■ **Task statement**:
Starting at the line below holding "adders and majority gates,85,26.0" and stopping at the line holding "export CELL_PAD_IN_SITES_GLOBAL_PLACEMENT = 1", print every line exactly, both ends included, and leave the rest out.
(Extracted records Opens)
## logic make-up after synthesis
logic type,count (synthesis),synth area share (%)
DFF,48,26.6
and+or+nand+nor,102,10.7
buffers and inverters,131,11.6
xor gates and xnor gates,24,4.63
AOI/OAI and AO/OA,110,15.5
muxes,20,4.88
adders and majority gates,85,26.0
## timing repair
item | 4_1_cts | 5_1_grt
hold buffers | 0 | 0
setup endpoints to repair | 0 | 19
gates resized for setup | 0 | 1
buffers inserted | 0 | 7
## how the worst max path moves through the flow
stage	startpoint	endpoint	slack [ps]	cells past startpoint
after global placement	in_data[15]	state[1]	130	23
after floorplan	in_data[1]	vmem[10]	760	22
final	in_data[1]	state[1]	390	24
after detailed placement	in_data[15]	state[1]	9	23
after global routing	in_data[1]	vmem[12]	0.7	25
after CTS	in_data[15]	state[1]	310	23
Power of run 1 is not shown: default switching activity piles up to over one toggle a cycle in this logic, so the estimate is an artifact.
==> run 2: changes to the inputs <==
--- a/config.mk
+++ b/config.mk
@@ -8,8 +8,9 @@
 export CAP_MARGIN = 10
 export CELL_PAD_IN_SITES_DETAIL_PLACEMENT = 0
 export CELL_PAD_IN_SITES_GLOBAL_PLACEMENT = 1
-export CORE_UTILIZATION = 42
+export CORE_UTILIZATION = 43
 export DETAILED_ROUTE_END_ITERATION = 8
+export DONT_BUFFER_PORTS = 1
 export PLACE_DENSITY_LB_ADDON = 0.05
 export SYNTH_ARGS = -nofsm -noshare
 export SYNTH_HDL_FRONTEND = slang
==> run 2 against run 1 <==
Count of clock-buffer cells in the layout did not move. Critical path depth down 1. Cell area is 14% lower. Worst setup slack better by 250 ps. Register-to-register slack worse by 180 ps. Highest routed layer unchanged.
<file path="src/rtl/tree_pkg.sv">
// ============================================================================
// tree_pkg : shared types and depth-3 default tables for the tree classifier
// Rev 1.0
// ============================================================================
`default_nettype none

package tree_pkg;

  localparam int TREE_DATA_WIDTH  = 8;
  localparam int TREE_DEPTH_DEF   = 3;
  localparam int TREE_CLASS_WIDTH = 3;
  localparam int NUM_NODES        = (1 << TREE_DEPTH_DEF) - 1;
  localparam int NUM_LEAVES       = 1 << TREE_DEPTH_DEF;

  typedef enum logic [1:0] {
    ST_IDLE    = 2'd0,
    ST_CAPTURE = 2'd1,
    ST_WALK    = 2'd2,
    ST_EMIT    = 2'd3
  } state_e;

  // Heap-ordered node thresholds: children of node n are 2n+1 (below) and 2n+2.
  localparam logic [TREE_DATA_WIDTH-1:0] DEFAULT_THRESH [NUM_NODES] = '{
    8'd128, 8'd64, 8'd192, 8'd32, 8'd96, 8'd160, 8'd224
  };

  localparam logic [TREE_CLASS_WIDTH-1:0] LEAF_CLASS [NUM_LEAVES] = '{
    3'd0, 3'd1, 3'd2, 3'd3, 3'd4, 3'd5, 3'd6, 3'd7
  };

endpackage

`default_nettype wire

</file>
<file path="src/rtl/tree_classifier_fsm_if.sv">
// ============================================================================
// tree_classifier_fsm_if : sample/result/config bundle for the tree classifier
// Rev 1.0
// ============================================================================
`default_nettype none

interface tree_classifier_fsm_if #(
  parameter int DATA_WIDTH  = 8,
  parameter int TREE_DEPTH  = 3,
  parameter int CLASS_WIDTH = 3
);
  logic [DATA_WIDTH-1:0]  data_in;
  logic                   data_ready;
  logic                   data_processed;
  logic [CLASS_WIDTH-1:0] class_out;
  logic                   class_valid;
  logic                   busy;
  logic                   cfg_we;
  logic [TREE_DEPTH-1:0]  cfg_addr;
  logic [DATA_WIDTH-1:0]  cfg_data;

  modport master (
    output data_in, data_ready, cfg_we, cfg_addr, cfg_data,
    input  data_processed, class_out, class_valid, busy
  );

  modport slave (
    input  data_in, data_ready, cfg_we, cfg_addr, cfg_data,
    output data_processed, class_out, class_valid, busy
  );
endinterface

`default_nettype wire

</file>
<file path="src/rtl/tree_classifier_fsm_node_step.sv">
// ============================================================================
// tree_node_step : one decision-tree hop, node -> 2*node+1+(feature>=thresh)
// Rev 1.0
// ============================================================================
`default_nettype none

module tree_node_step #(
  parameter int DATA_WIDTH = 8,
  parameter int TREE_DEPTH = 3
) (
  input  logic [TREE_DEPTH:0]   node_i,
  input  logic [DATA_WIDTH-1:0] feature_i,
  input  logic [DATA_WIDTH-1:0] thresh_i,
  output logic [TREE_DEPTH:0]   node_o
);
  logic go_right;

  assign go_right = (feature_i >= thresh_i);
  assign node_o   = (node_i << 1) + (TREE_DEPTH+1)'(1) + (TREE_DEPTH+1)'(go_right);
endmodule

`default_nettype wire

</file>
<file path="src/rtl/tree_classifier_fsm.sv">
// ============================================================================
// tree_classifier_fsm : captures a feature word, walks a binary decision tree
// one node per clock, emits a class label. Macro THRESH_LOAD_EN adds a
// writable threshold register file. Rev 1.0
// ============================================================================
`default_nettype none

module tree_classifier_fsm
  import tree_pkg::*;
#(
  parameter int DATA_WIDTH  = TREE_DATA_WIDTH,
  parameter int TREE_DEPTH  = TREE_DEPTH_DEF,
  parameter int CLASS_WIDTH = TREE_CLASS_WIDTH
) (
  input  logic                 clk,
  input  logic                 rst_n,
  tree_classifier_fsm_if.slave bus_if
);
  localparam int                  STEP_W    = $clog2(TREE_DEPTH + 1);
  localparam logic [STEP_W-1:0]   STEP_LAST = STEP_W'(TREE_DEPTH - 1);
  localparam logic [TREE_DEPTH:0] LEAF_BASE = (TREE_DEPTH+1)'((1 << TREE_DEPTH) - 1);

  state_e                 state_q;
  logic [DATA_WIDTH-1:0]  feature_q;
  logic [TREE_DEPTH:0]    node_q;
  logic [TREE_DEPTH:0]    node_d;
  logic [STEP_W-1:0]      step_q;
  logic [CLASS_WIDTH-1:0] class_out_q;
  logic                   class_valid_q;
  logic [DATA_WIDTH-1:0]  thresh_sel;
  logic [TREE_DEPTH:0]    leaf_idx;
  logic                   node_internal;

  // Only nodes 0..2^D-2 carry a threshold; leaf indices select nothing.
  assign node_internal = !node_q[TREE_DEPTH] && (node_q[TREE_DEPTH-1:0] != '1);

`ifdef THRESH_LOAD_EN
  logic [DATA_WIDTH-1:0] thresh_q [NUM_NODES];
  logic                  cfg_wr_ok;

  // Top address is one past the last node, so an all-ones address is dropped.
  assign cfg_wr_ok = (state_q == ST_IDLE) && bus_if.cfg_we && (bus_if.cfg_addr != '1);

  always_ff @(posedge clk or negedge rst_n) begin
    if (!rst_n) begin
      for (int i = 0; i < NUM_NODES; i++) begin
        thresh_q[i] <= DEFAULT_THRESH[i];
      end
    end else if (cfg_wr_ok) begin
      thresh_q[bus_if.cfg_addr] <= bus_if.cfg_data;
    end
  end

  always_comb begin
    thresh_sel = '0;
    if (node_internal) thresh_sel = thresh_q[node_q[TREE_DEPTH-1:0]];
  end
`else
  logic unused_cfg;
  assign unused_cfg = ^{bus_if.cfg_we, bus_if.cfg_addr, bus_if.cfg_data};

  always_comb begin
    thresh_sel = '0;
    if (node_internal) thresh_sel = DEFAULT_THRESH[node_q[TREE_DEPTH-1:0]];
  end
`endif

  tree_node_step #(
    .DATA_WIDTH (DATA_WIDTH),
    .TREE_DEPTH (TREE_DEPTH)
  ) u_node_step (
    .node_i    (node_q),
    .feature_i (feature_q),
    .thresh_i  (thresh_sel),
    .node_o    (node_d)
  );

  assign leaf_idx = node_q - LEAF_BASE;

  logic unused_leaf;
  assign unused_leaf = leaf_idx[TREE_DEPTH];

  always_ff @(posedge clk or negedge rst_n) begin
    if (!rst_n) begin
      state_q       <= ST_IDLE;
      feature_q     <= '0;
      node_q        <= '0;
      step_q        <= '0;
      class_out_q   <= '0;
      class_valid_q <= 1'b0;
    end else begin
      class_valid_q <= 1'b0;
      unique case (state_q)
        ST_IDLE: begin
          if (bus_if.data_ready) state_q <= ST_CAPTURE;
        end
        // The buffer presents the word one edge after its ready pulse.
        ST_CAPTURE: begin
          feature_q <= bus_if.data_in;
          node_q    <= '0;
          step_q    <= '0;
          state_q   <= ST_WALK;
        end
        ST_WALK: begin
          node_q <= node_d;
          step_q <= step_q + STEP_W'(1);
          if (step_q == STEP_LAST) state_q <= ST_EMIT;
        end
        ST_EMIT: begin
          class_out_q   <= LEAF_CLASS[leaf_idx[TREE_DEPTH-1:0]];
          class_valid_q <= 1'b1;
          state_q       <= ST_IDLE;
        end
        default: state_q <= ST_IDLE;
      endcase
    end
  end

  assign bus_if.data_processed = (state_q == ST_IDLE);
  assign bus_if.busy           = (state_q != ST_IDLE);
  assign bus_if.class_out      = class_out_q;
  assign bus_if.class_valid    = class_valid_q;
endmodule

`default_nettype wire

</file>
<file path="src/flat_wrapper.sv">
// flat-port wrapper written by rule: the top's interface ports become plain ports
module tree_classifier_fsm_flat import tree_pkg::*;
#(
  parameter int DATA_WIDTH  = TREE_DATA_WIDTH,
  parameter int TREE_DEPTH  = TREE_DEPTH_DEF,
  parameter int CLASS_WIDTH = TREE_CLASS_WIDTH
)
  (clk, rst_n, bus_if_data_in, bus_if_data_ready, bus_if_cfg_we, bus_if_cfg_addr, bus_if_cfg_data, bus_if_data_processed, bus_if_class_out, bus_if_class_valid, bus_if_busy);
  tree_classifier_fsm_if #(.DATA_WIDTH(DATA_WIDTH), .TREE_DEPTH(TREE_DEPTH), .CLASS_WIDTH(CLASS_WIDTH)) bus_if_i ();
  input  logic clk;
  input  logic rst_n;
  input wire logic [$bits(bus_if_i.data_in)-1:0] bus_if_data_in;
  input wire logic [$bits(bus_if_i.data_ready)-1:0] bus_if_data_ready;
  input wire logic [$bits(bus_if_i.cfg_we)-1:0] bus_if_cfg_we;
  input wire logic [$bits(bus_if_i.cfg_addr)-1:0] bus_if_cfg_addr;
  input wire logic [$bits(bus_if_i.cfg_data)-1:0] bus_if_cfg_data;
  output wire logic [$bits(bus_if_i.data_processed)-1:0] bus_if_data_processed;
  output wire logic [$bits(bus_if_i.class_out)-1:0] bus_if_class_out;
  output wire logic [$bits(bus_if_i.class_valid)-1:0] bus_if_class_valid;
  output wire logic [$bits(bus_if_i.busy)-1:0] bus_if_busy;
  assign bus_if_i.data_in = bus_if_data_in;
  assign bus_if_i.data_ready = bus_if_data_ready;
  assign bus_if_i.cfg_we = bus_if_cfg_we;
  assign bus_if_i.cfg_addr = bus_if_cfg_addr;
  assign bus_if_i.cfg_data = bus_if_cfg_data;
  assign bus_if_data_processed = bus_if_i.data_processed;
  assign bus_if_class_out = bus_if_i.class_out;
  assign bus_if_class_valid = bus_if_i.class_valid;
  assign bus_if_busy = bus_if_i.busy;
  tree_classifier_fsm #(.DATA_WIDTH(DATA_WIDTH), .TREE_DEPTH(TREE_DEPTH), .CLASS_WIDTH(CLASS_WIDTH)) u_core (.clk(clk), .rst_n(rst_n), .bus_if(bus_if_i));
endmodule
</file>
(Extracted records Closes)
■ **Answer**:
adders and majority gates,85,26.0
## timing repair
item | 4_1_cts | 5_1_grt
hold buffers | 0 | 0
setup endpoints to repair | 0 | 19
gates resized for setup | 0 | 1
buffers inserted | 0 | 7
## how the worst max path moves through the flow
stage	startpoint	endpoint	slack [ps]	cells past startpoint
after global placement	in_data[15]	state[1]	130	23
after floorplan	in_data[1]	vmem[10]	760	22
final	in_data[1]	state[1]	390	24
after detailed placement	in_data[15]	state[1]	9	23
after global routing	in_data[1]	vmem[12]	0.7	25
after CTS	in_data[15]	state[1]	310	23
Power of run 1 is not shown: default switching activity piles up to over one toggle a cycle in this logic, so the estimate is an artifact.
==> run 2: changes to the inputs <==
--- a/config.mk
+++ b/config.mk
@@ -8,8 +8,9 @@
 export CAP_MARGIN = 10
 export CELL_PAD_IN_SITES_DETAIL_PLACEMENT = 0
 export CELL_PAD_IN_SITES_GLOBAL_PLACEMENT = 1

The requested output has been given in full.